I am looking for a best practice to evaluate the disk usage of CrateDB as it pertains to a single column.
Our system receives various messages that are stored in columns as type:object (JSON).
With the array of various test messages that we have already received it makes sense in our context to estimate how we would provision a larger, production, system by looking at select columns in select tables and extrapolating.
An idealized way to get this information would be a query to a system virtual table where I could filter for a specific column and return the amount of bytes consumed.
What I have found so far:
sys.shards – Great information; very close to what I am looking for, but does not seem to allow granularity to a select column.
pg_stats – This exceeds the need for granularity, actually breaking down the message column to the columns produced by each of the JSON fields; however, it provides averages for each of these columns.

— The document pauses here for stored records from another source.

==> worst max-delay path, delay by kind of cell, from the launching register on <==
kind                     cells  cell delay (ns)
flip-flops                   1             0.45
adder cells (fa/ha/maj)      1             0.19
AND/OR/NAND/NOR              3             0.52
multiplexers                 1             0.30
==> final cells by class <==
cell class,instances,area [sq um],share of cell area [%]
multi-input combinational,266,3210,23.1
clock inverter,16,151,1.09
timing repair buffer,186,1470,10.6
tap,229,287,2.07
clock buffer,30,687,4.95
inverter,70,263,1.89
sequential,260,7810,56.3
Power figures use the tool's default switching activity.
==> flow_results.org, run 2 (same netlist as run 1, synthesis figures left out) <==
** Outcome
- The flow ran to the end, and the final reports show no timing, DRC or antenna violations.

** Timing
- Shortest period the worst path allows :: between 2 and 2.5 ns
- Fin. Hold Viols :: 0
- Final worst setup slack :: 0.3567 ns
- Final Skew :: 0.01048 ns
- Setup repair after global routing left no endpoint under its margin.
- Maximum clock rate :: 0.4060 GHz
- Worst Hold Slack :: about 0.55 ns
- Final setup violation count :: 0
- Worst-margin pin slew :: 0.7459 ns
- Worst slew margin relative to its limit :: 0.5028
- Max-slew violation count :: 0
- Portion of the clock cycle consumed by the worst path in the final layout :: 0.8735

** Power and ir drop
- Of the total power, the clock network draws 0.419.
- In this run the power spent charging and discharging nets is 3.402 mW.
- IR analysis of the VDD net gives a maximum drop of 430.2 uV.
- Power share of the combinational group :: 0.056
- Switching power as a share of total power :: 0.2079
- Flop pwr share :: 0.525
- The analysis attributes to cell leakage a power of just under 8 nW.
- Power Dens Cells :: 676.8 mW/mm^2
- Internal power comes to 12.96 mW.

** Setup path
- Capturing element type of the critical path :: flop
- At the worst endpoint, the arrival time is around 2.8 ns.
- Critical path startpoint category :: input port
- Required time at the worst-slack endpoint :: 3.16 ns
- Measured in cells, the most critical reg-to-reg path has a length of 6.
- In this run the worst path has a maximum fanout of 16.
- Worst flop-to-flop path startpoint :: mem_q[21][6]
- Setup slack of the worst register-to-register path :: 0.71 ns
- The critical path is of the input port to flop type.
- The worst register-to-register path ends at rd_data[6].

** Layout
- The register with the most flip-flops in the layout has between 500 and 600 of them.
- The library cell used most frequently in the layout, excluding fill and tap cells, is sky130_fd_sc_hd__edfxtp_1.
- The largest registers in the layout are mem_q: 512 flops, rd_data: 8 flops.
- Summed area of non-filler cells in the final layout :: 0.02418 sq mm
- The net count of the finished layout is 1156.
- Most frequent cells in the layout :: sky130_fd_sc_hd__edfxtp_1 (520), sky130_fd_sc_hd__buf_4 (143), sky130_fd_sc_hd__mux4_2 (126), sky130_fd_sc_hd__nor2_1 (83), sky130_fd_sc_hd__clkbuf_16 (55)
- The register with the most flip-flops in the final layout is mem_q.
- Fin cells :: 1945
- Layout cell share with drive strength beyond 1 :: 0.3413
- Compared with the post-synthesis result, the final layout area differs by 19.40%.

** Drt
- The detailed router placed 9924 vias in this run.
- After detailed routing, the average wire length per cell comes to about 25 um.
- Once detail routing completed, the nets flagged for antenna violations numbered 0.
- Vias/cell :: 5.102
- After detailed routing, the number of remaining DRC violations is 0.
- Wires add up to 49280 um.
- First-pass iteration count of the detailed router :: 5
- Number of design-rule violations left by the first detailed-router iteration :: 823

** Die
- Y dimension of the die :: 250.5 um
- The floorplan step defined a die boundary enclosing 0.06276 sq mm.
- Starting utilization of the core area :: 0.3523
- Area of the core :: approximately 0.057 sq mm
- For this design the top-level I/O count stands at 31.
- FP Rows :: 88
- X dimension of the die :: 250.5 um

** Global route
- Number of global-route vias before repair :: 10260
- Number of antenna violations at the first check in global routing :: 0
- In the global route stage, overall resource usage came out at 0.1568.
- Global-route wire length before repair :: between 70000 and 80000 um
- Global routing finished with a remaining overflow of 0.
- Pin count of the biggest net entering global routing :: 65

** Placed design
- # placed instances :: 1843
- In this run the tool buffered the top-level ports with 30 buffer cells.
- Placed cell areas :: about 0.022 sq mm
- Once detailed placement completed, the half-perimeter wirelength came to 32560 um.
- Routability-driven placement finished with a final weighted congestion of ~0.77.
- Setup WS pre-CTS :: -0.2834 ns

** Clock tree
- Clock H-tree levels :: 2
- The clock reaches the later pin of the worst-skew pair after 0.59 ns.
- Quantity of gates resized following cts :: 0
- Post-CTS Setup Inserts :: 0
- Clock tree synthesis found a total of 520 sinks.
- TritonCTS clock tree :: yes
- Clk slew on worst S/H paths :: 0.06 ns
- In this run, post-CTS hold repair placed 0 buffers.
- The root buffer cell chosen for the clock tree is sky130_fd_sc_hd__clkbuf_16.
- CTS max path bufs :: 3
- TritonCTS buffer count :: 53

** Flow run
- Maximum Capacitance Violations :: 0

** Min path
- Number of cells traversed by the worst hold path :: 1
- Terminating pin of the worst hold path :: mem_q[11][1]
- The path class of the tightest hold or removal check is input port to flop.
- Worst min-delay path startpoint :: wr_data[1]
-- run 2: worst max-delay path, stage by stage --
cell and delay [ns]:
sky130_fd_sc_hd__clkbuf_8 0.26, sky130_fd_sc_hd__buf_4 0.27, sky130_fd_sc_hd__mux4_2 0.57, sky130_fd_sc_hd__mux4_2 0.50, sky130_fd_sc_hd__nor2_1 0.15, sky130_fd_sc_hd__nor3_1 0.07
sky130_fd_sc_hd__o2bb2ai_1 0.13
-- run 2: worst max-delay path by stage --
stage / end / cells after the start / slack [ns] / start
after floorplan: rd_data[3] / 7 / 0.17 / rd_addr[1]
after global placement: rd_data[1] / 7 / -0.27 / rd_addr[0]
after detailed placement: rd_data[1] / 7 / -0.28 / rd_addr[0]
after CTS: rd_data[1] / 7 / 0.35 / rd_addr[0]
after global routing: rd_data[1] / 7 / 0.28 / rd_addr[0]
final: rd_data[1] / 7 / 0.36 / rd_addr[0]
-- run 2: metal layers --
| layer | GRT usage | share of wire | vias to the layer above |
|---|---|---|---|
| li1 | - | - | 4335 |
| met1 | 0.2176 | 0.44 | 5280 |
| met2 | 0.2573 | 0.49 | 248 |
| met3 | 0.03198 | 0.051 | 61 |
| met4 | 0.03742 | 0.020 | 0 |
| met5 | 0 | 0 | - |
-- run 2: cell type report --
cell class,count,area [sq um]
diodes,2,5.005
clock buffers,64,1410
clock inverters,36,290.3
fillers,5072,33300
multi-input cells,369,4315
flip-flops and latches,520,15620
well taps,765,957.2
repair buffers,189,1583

bit_length – More specifically, casting each object of the target column to a string and evaluating the sum of the bit_lentgh.
This method has the benefit of targeting exactly what I am looking for, but I fear this is a somewhat naïve approach that creates inaccuracies from casting and may not consider the size-on-disk after compression and instead just the character counts of the object.
My next effort would be to create a new table with one column to migrate all the data from a select column to this new table and evaluate the sum of the size of the partitions filtered by this table name.
But, before doing this, I felt that perhaps I am missing something much easier.